10th Mar 2008

Ms. Theologian comments on rudeness

Dear Ms. Theologian,

What do you do when a secretary is consistently rude to you?
 
She doesn’t support me, and I know her boss is fond of her.  I’ve tried the “Claire, are you ok? You sound like you’re stressed out” approach and she doesn’t get it.  She’s rude-ish to everybody, but seems to save special contempt for me. 
 
I don’t want to go to her boss, and I don’t especially want to confront her myself as she’s already mean to me and would probably regard that as pulling rank.  So maybe I should just put up with it.  But it’s really irritating.  She sits near me and makes everyday office interactions much more annoying.
 

-Irritated

Dear Irritated,

We truly have no idea what goes on in the inner lives of most of our coworkers. Some share a lot; some share a little; some share nothing. So we do not know if consistent rudeness is the result of any number of dead spouses, dead dogs, or dead plants, or any number of other situations. Let’s assume it’s the absolute worst and that she’s suffering with a type of painful incurable cancer, her spouse and friends abandonned her, her dog died, her plants are spindly, and chocolate no longer tastes good.
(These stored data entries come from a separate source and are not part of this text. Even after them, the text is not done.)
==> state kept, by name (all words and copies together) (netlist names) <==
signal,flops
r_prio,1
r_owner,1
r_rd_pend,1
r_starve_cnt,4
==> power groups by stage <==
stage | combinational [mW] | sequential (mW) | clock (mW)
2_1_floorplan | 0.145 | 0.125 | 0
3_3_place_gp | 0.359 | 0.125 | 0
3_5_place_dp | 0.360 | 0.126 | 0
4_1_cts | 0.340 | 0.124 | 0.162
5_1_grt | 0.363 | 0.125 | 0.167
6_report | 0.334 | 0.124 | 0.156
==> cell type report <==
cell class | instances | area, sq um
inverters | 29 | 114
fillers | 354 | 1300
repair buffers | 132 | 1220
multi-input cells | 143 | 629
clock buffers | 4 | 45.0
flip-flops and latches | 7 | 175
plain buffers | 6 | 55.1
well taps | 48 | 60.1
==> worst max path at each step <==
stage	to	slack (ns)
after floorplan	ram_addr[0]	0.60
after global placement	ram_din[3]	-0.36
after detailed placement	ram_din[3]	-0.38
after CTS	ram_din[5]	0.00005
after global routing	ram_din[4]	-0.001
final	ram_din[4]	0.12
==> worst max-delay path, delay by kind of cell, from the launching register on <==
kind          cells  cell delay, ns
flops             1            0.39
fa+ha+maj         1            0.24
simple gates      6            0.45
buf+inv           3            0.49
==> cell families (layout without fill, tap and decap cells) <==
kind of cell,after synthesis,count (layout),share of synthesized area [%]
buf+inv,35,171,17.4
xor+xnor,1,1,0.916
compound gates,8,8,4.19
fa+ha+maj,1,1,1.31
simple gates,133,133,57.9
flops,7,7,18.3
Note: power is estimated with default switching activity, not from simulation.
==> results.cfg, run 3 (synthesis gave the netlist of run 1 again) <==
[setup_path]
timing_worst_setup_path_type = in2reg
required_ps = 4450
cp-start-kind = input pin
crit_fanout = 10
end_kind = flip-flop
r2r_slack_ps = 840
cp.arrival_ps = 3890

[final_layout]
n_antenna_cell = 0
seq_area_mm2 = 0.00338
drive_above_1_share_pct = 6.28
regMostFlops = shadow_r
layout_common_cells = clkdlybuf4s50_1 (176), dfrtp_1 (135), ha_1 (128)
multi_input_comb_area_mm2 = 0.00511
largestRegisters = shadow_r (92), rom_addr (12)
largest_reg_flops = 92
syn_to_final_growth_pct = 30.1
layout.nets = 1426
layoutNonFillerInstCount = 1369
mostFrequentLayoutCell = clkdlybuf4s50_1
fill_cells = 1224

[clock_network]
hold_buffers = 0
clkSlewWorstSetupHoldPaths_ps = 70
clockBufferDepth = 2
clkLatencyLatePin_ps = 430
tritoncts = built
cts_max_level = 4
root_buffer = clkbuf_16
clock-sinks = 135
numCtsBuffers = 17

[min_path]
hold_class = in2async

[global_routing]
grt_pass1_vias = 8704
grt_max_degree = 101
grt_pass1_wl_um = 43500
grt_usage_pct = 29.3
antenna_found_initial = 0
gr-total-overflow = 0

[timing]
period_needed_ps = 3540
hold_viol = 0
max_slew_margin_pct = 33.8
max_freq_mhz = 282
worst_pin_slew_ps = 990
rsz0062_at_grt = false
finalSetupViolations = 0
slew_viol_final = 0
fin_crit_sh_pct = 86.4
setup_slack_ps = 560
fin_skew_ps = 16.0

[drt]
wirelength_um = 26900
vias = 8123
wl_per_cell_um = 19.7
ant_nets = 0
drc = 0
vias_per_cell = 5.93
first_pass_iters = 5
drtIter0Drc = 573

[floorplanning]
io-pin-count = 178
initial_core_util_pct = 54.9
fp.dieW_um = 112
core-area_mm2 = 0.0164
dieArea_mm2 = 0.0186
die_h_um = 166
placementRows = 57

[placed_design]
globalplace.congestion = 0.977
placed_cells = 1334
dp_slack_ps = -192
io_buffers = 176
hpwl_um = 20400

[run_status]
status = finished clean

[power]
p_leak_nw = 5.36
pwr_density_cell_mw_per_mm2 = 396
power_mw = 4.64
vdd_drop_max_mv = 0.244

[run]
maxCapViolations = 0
### src/rtl/adder_tree_ctrl.sv
// Feeds an external pipelined adder tree and accumulates per-beat tree sums into per-vector totals.
// Optional saturating overflow handling is compiled in with `define ADDER_TREE_CTRL_OVF_EN.
`timescale 1ns/1ps

module adder_tree_ctrl #(
  parameter int N     = 4,
  parameter int L     = $clog2(N),
  parameter int ACC_W = 24
) (
  input  logic               clk,
  input  logic               rst,
  input  logic               in_valid,
  output logic               in_ready,
  input  logic [8*N-1:0]     in_data,
  input  logic               in_last,
  output logic [8*N-1:0]     tree_ops,
  input  logic [8+L-1:0]     tree_result,
  output logic               sum_valid,
  input  logic               sum_ready,
  output logic [ACC_W-1:0]   sum_data,
  output logic [15:0]        sum_beats,
  output logic               sum_ovf
);

  typedef enum logic [1:0] {ACCUM, DRAIN, HOLD} state_t;

  state_t             state, state_nxt;
  logic               accept;
  logic [L:0]         tag_vld, tag_last;
  logic               tail_vld, tail_last;
  logic               done;
  logic [ACC_W-1:0]   acc, acc_nxt;
  logic               acc_ovf, ovf_nxt;
  logic [15:0]        count, count_inc;
  logic [ACC_W:0]     acc_sum;

  assign in_ready  = (state == ACCUM);
  assign sum_valid = (state == HOLD);
  assign accept    = in_valid && in_ready;
  assign tail_vld  = tag_vld[L];
  assign tail_last = tag_last[L];

  assign acc_sum   = {1'b0, acc} + {{(ACC_W+1-8-L){1'b0}}, tree_result};
  assign count_inc = (count == 16'hFFFF) ? count : count + 16'd1;

`ifdef ADDER_TREE_CTRL_OVF_EN
  // Once saturated the accumulator stays pinned: any further add carries out again.
  assign acc_nxt = acc_sum[ACC_W] ? {ACC_W{1'b1}} : acc_sum[ACC_W-1:0];
  assign ovf_nxt = acc_ovf | acc_sum[ACC_W];
`else
  assign acc_nxt = acc_sum[ACC_W-1:0];
  assign ovf_nxt = 1'b0;
`endif

  // NOTE: sequential state uses non-blocking (<=) so every flop samples pre-edge values.
  always_ff @(posedge clk or posedge rst) begin
    if (rst) begin
      state <= ACCUM;
    end else begin
      state <= state_nxt;
    end
  end

  // NOTE: next-state is defaulted first so no path through this block infers a latch.
  always_comb begin
    state_nxt = state;
    case (state)
      ACCUM:   if (in_valid && in_last) state_nxt = DRAIN;
      DRAIN:   if (done)                state_nxt = HOLD;
      HOLD:    if (sum_ready)           state_nxt = ACCUM;
      default:                          state_nxt = ACCUM;
    endcase
  end

  // NOTE: every datapath register is reset so an aborted vector leaves no residue behind.
  always_ff @(posedge clk or posedge rst) begin
    if (rst) begin
      tree_ops  <= '0;
      tag_vld   <= '0;
      tag_last  <= '0;
      done      <= 1'b0;
      acc       <= '0;
      acc_ovf   <= 1'b0;
      count     <= '0;
      sum_data  <= '0;
      sum_beats <= '0;
      sum_ovf   <= 1'b0;
    end else begin
      tree_ops <= accept ? in_data : '0;
      tag_vld  <= {tag_vld[L-1:0], accept};
      tag_last <= {tag_last[L-1:0], accept && in_last};
      // One-cycle gap between loading the sum and raising sum_valid.
      done     <= tail_vld && tail_last;
      if (tail_vld) begin
        if (!tail_last) begin
          acc     <= acc_nxt;
          acc_ovf <= ovf_nxt;
          count   <= count_inc;
        end else begin
          sum_data  <= acc_nxt;
          sum_beats <= count_inc;
          sum_ovf   <= ovf_nxt;
          acc       <= '0;
          acc_ovf   <= 1'b0;
          count     <= '0;
        end
      end
    end
  end

endmodule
One day this summer, Ms. Theologian’s housemate at Squaw told her a story about how she managed to free herself of a stalker with a totally unjustified apology. Now Ms. Theologian is of the frame of mind that an apology is part of a social contract: I apologize to you, then you can choose to forgive me. Without the apology, there is no forgiveness according to Ms. Theologian (though you can let go, get over it, move on, whatever). Ms. Theologian thinks there’s the possibility that you can have an absolutely private conversation with her that says something like, “I really like and respect you, and sense that I may have deeply offended you, and I’d like to apologize for whatever I said or did.” Reword as you see fit, but make it an apology, and not a confrontation.

Other than that, Ms. Theologian thinks you have three options:

1. To continue with the current strategy, which appears to be to cope with the rudeness and become irritated, but sort of suffer through;

2. To fill your heart with loving kindness and be absolutely perfectly kind, respectful, considerate no matter how this person behaves to you. This allows you to sleep at night.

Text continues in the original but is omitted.